I am now very lucky to be in Kyoto, as a Research Student on a Japanese government scholarship. (!!)
I’ll be here for two years, studying Katazome and Art history. As a means to getting this scholarship, I had to submit a convincing research proposal. My initial propsal was to research the depiction of Australian Birds in Japanese Art.

In previous posts you can see some examples of these artworks, showing cockatoos and parrots in ink scrolls and paintings from the early 1800’s.

NEWSFLASH! I may have to slightly rethink my research. Let me explain why.

Yes its true there are some really exciting and interesting artworks in Japanese art and textiles which depict Cockatoos, parrots and exotic foreign birds. My initial suspicion was that these birds were brought to Japan by Dutch traders. So far, this seems true.

The Dutch were (apart from a small community of Chinese) the only foreigners permitted to trade with Japan during its self-imposed “closed country” period in the 1700 and 1800’s. From what I have read so far, the Dutch brought new and strange objects to Japan to trade but also brought exotic birds and animals at the request of the Shogun and as gifts. Including…..cockatoos I suspect.

During this period that the Dutch were trading with Japan, they operated a Colony out of Java (or “Batavia”). From there they operated some of their business as the Dutch East India Trading Company. And guess what they have in Indonesia? Parrots! Not only parrots, Cockatoos!! Here we are seeing the white cockatoo as a symbol of the wide brown land but in fact there are a whole lot of different varieties of Cockatoos and many of them are found across the Indonesian islands, New Guinea and neighbouring islands.

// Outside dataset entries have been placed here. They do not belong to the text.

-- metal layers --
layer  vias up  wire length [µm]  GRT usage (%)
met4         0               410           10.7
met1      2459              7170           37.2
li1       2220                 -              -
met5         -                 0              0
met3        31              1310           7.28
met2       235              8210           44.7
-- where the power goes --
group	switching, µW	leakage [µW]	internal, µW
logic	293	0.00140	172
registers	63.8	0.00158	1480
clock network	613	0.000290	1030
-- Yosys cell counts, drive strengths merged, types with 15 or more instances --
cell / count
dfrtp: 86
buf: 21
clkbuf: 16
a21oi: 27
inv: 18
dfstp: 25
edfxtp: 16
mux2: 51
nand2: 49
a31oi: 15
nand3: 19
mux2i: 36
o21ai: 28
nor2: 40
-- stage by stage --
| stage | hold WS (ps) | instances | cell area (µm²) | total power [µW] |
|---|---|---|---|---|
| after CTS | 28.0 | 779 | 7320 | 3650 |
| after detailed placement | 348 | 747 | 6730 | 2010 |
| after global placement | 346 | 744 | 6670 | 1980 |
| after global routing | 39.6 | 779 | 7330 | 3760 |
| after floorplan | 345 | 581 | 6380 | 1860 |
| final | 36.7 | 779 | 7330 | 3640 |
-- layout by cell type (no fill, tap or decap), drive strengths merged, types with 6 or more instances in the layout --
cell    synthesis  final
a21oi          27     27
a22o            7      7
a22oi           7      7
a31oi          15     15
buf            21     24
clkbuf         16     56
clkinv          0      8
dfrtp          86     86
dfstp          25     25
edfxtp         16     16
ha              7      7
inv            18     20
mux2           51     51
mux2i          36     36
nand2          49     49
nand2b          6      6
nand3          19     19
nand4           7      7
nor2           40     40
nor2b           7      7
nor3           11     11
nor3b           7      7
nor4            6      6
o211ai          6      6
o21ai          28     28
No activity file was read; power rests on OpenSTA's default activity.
`config.mk`:
```
export PLATFORM = sky130hd
export DESIGN_NAME = qspi_top
export DESIGN_NICKNAME = d
export VERILOG_FILES = /design/src/hdl/qspi_pkg.sv /design/src/hdl/qspi_byte_fifo.sv /design/src/hdl/qspi_apb_regs.sv /design/src/hdl/qspi_xfer_seq.sv /design/src/hdl/qspi_io_engine.sv /design/src/hdl/qspi_top.sv
export SDC_FILE = /design/constraint.sdc
export NUM_CORES = 1
export LEC_CHECK = 0
export BUFFER_PORTS_ARGS = -buffer_cell sky130_fd_sc_hd__buf_4
export CORE_ASPECT_RATIO = 1.2
export CORE_MARGIN = 4
export CORE_UTILIZATION = 44
export DETAILED_ROUTE_END_ITERATION = 8
export PLACE_DENSITY = 0.73
export SLEW_MARGIN = 10
export SYNTH_ARGS = -nofsm -noshare
export SYNTH_HDL_FRONTEND = slang
export SYNTH_SLANG_ARGS = --single-unit
```
`constraint.sdc`:
```
create_clock -name clk -period 6.7 [get_ports clk]
set_input_delay 1.005 -clock clk [delete_from_list [all_inputs] [get_ports clk]]
set_output_delay 1.005 -clock clk [all_outputs]
set_load 0.05 [all_outputs]
```
[config.mk]
export PLATFORM = sky130hd
export DESIGN_NAME = vlane_slide_net
export DESIGN_NICKNAME = d
export VERILOG_FILES = /design/src/verilog/vlane_pkg.sv /design/src/verilog/vlane_slide_net.sv
export VERILOG_INCLUDE_DIRS = /design/src /design/src/verilog
export SDC_FILE = /design/constraint.sdc
export NUM_CORES = 1
export LEC_CHECK = 0
export CORE_AREA = 2 2 116 118
export DETAILED_ROUTE_END_ITERATION = 7
export DIE_AREA = 0 0 118 120
export DONT_BUFFER_PORTS = 1
export GPL_TIMING_DRIVEN = 0
export PLACE_DENSITY = 0.47
export SYNTH_ARGS = -nofsm -noshare
export SYNTH_HDL_FRONTEND = slang
export SYNTH_SLANG_ARGS = --single-unit
[constraint.sdc]
create_clock -name clk_i -period 3.65 [get_ports clk_i]
set_input_delay 1.095 -clock clk_i [delete_from_list [all_inputs] [get_ports clk_i]]
set_output_delay 1.095 -clock clk_i [all_outputs]
set_load 0.01 [all_outputs]
[src/verilog/vlane_defines.svh]
// Sizing macros for the vector lane array, included by the package, the RTL and the testbench
`ifndef VLANE_DEFINES_SVH
`define VLANE_DEFINES_SVH

////////////////////////////////////////////////////////////
// Array geometry

`define VLANE_NUM       4   // Lanes in the ring
`define ELEMS_PER_LANE  4   // Slots per vector in one lane
`define VREG_NUM        8   // Architectural vector registers

// Words held by one lane slice
`define VRF_DEPTH       (`VREG_NUM * `ELEMS_PER_LANE)

////////////////////////////////////////////////////////////
// Datapath and flow control

`define DATA_W          32  // Element width
`define STORE_CREDITS   4   // Sink credits held after reset

`endif

[src/verilog/vlane_pkg.sv]
// Shared types of the vector lane array; modules take them with a wildcard import
`include "vlane_defines.svh"

package vlane_pkg;

    ////////////////////////////////////////////////////////////
    // Opcodes

    typedef enum logic [3:0] {
        VOP_ADD     = 4'h0,
        VOP_SUB     = 4'h1,
        VOP_AND     = 4'h2,
        VOP_OR      = 4'h3,
        VOP_XOR     = 4'h4,
        VOP_ADDX    = 4'h5,  // Vector plus scalar
        VOP_SLIDEUP = 4'h6,
        VOP_SLIDEDN = 4'h7,
        VOP_LOAD    = 4'h8,
        VOP_STORE   = 4'h9
    } vop_e;

    ////////////////////////////////////////////////////////////
    // Data and addressing

    typedef logic [`DATA_W-1:0] word_t;

    typedef logic [$clog2(`VREG_NUM)-1:0] vreg_t;

    typedef logic [$clog2(`ELEMS_PER_LANE)-1:0] slot_t;

    // Lane slice address, register on top of slot
    typedef struct packed {
        vreg_t vreg;
        slot_t slot;
    } vrf_addr_t;

endpackage
`src/verilog/vlane_defines.svh`:
```
// Sizing macros for the vector lane array, included by the package, the RTL and the testbench
`ifndef VLANE_DEFINES_SVH
`define VLANE_DEFINES_SVH

////////////////////////////////////////////////////////////
// Array geometry

`define VLANE_NUM       4   // Lanes in the ring
`define ELEMS_PER_LANE  4   // Slots per vector in one lane
`define VREG_NUM        8   // Architectural vector registers

// Words held by one lane slice
`define VRF_DEPTH       (`VREG_NUM * `ELEMS_PER_LANE)

////////////////////////////////////////////////////////////
// Datapath and flow control

`define DATA_W          32  // Element width
`define STORE_CREDITS   4   // Sink credits held after reset

`endif

```
`src/verilog/vlane_pkg.sv`:
```
// Shared types of the vector lane array; modules take them with a wildcard import
`include "vlane_defines.svh"

package vlane_pkg;

    ////////////////////////////////////////////////////////////
    // Opcodes

    typedef enum logic [3:0] {
        VOP_ADD     = 4'h0,
        VOP_SUB     = 4'h1,
        VOP_AND     = 4'h2,
        VOP_OR      = 4'h3,
        VOP_XOR     = 4'h4,
        VOP_ADDX    = 4'h5,  // Vector plus scalar
        VOP_SLIDEUP = 4'h6,
        VOP_SLIDEDN = 4'h7,
        VOP_LOAD    = 4'h8,
        VOP_STORE   = 4'h9
    } vop_e;

    ////////////////////////////////////////////////////////////
    // Data and addressing

    typedef logic [`DATA_W-1:0] word_t;

    typedef logic [$clog2(`VREG_NUM)-1:0] vreg_t;

    typedef logic [$clog2(`ELEMS_PER_LANE)-1:0] slot_t;

    // Lane slice address, register on top of slot
    typedef struct packed {
        vreg_t vreg;
        slot_t slot;
    } vrf_addr_t;

endpackage

```
`src/verilog/vlane_seq.sv`:
```
// Instruction sequencer; walks the slots and drives addresses, enables and credits for all lanes
`timescale 1ns/10ps
`include "vlane_defines.svh"

module vlane_seq import vlane_pkg::*; (
    input  logic      clk_i,
    input  logic      rst_i,
    input  logic      start_i,
    input  vop_e      op_i,
    input  vreg_t     vd_i,
    input  vreg_t     vs1_i,
    input  vreg_t     vs2_i,
    input  word_t     scalar_i,
    input  logic      load_valid_i,
    input  logic      store_credit_i,
    output logic      ready_o,
    output logic      load_credit_o,
    output logic      store_valid_o,
    output vrf_addr_t raddr1_o,
    output vrf_addr_t raddr2_o,
    output logic      ren_o,
    output vrf_addr_t waddr_o,
    output logic      wen_o,
    output vop_e      op_o,
    output word_t     scalar_o,
    output logic      slide_step_o,
    output logic      slide_first_o
);

    localparam int    CNT_W     = $clog2(`ELEMS_PER_LANE + 1);
    localparam int    CRED_W    = $clog2(`STORE_CREDITS + 1);
    localparam slot_t LAST_SLOT = slot_t'(`ELEMS_PER_LANE - 1);

    typedef enum logic [1:0] {ST_IDLE, ST_WALK, ST_DRAIN, ST_LOAD} state_e;

    state_e            st_q;
    vop_e              op_q;
    vreg_t             vd_q, vs1_q, vs2_q;
    word_t             scalar_q;
    slot_t             slot_q;
    logic              first_q;
    logic [CRED_W-1:0] cred_q;
    logic [CNT_W-1:0]  lc_left_q;
    logic [CNT_W-1:0]  beat_q;
    logic              ren_q, v2_q;
    slot_t             r_slot_q, w_slot_q;
    logic              r_first_q, w_first_q;
    logic              r_last_q, w_last_q;

    logic accept, is_store, is_slide, descend, walk_last, issue, spend;
    logic load_done, walk_done;

    assign ready_o   = (st_q == ST_IDLE);
    assign accept    = start_i && ready_o;
    assign is_store  = (op_q == VOP_STORE);
    assign is_slide  = (op_q == VOP_SLIDEUP) || (op_q == VOP_SLIDEDN);
    assign descend   = (op_q == VOP_SLIDEDN);
    assign walk_last = descend ? (slot_q == '0) : (slot_q == LAST_SLOT);
    assign issue     = (st_q == ST_WALK) && (!is_store || cred_q != '0); // Stores wait on credit
    assign spend     = issue && is_store;
    assign load_done = (st_q == ST_LOAD) && load_valid_i
                       && (beat_q == CNT_W'(`ELEMS_PER_LANE - 1));
    assign walk_done = v2_q && w_last_q;

    ////////////////////////////////////////////////////////////
    // Control FSM

    always_ff @(posedge clk_i) begin
        if (rst_i) begin
            st_q <= ST_IDLE;
            op_q <= VOP_ADD;
        end else begin
            case (st_q)
                ST_IDLE: if (accept) begin
                    st_q <= (op_i == VOP_LOAD) ? ST_LOAD : ST_WALK;
                    op_q <= op_i;
                end
                ST_WALK:  if (issue && walk_last) st_q <= ST_DRAIN;
                ST_DRAIN: if (walk_done) st_q <= ST_IDLE;
                ST_LOAD:  if (load_done) st_q <= ST_IDLE;
                default:  st_q <= ST_IDLE;
            endcase
        end
    end

    // Counters and pipeline valids
    always_ff @(posedge clk_i) begin
        if (rst_i) begin
            cred_q    <= CRED_W'(`STORE_CREDITS);
            lc_left_q <= '0;
            beat_q    <= '0;
            ren_q     <= 1'b0;
            v2_q      <= 1'b0;
        end else begin
            cred_q <= cred_q - CRED_W'(spend) + CRED_W'(store_credit_i);
            if (accept && op_i == VOP_LOAD) begin
                lc_left_q <= CNT_W'(`ELEMS_PER_LANE);
                beat_q    <= '0;
            end else begin
                if (lc_left_q != '0) lc_left_q <= lc_left_q - 1'b1;
                if (st_q == ST_LOAD && load_valid_i) beat_q <= beat_q + 1'b1;
            end
            ren_q <= issue;
            v2_q  <= ren_q;  // Read data valid in the lanes
        end
    end

    ////////////////////////////////////////////////////////////
    // Instruction latch and slot walk

    always_ff @(posedge clk_i) begin
        if (accept) begin
            vd_q     <= vd_i;
            vs1_q    <= vs1_i;
            vs2_q    <= vs2_i;
            scalar_q <= scalar_i;
            slot_q   <= (op_i == VOP_SLIDEDN) ? LAST_SLOT : '0;
            first_q  <= 1'b1;
        end else if (issue) begin
            slot_q  <= descend ? slot_q - 1'b1 : slot_q + 1'b1;
            first_q <= 1'b0;
        end
        r_slot_q  <= slot_q;
        r_first_q <= first_q;
        r_last_q  <= walk_last;
        w_slot_q  <= r_slot_q;   // Write-back copy
        w_first_q <= r_first_q;
        w_last_q  <= r_last_q;
    end

    // Stores and slides take their data from vs1
    assign raddr1_o = '{vreg: vs1_q, slot: r_slot_q};
    assign raddr2_o = '{vreg: vs2_q, slot: r_slot_q};
    assign ren_o    = ren_q;

    assign waddr_o = '{vreg: vd_q,
                       slot: (st_q == ST_LOAD) ? slot_t'(beat_q) : w_slot_q};
    assign wen_o   = (st_q == ST_LOAD) ? load_valid_i : (v2_q && !is_store);

    assign load_credit_o = (lc_left_q != '0);
    assign store_valid_o = v2_q && is_store;
    assign slide_step_o  = v2_q && is_slide;
    assign slide_first_o = slide_step_o && w_first_q;
    assign op_o          = op_q;
    assign scalar_o      = scalar_q;

    ////////////////////////////////////////////////////////////
    // Checks

    a_store_cred_max: assert property (@(posedge clk_i) disable iff (rst_i)
        cred_q <= CRED_W'(`STORE_CREDITS));

    // A beat needs a credit that the source has already seen
    a_load_beat_owed: assert property (@(posedge clk_i) disable iff (rst_i)
        load_valid_i |-> (st_q == ST_LOAD)
                         && (beat_q < CNT_W'(`ELEMS_PER_LANE) - lc_left_q));

endmodule

```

Having “discovered” this, I have looked back at the Japanese artworks that first spurred my initial research ideas. Sure enough, they are varieties of Cockatoos found in Indonesia. Check it out:

Parrots and Pine Branch – A fairly famous painting by Ito Jakuchu – early 1800’s I think
Probably that’s this guy on the right, “Cacatua Alba” or White Cockatoo. Found not in Australia but on Islands at the northern tip of Indonesia.
The green parrot in the top left of Jakuchu’s painting is probably the male green Eclectus Parrot. I already thought this but now I know that the Eclectus parrot is found across Indonesia, New Guinea, the Solomon Islands and ALSO the very northern tip of AUSTRALIA!
How about these paintings?

Not sure, but they could be the one in the middle, “Amboina King Parrot” found… you guessed it northern Indonesia, Papua New Guinea, the Solomons…

Despite these slightly disappointing revelations, there are still artworks that have to be Australian birds. Well at least, I’m not yet convinced otherwise. For example, the print below looks like a Crimson Rosella to me (an ugly one!!!), and they definitely don’t occur in Indonesia.

Crimson Rosella (Centre)

So what does all this mean? Well, my observation of exotic birds in Japanese art still stands true but the bird’s homelands still needs some more research. Certainly, it makes sense that the Dutch would have taken birds from their colony of “Batavia” and surrounds to Japan. I wonder if whether later in the 1800’s any Australian birds were exported directly from Australia? Apparently budgerigars (native to central Australia) were first taken to England in 1840 by John Gould so its possible this kind of export took place to Asia as well. There’s alot more to look into, and this is just the first step.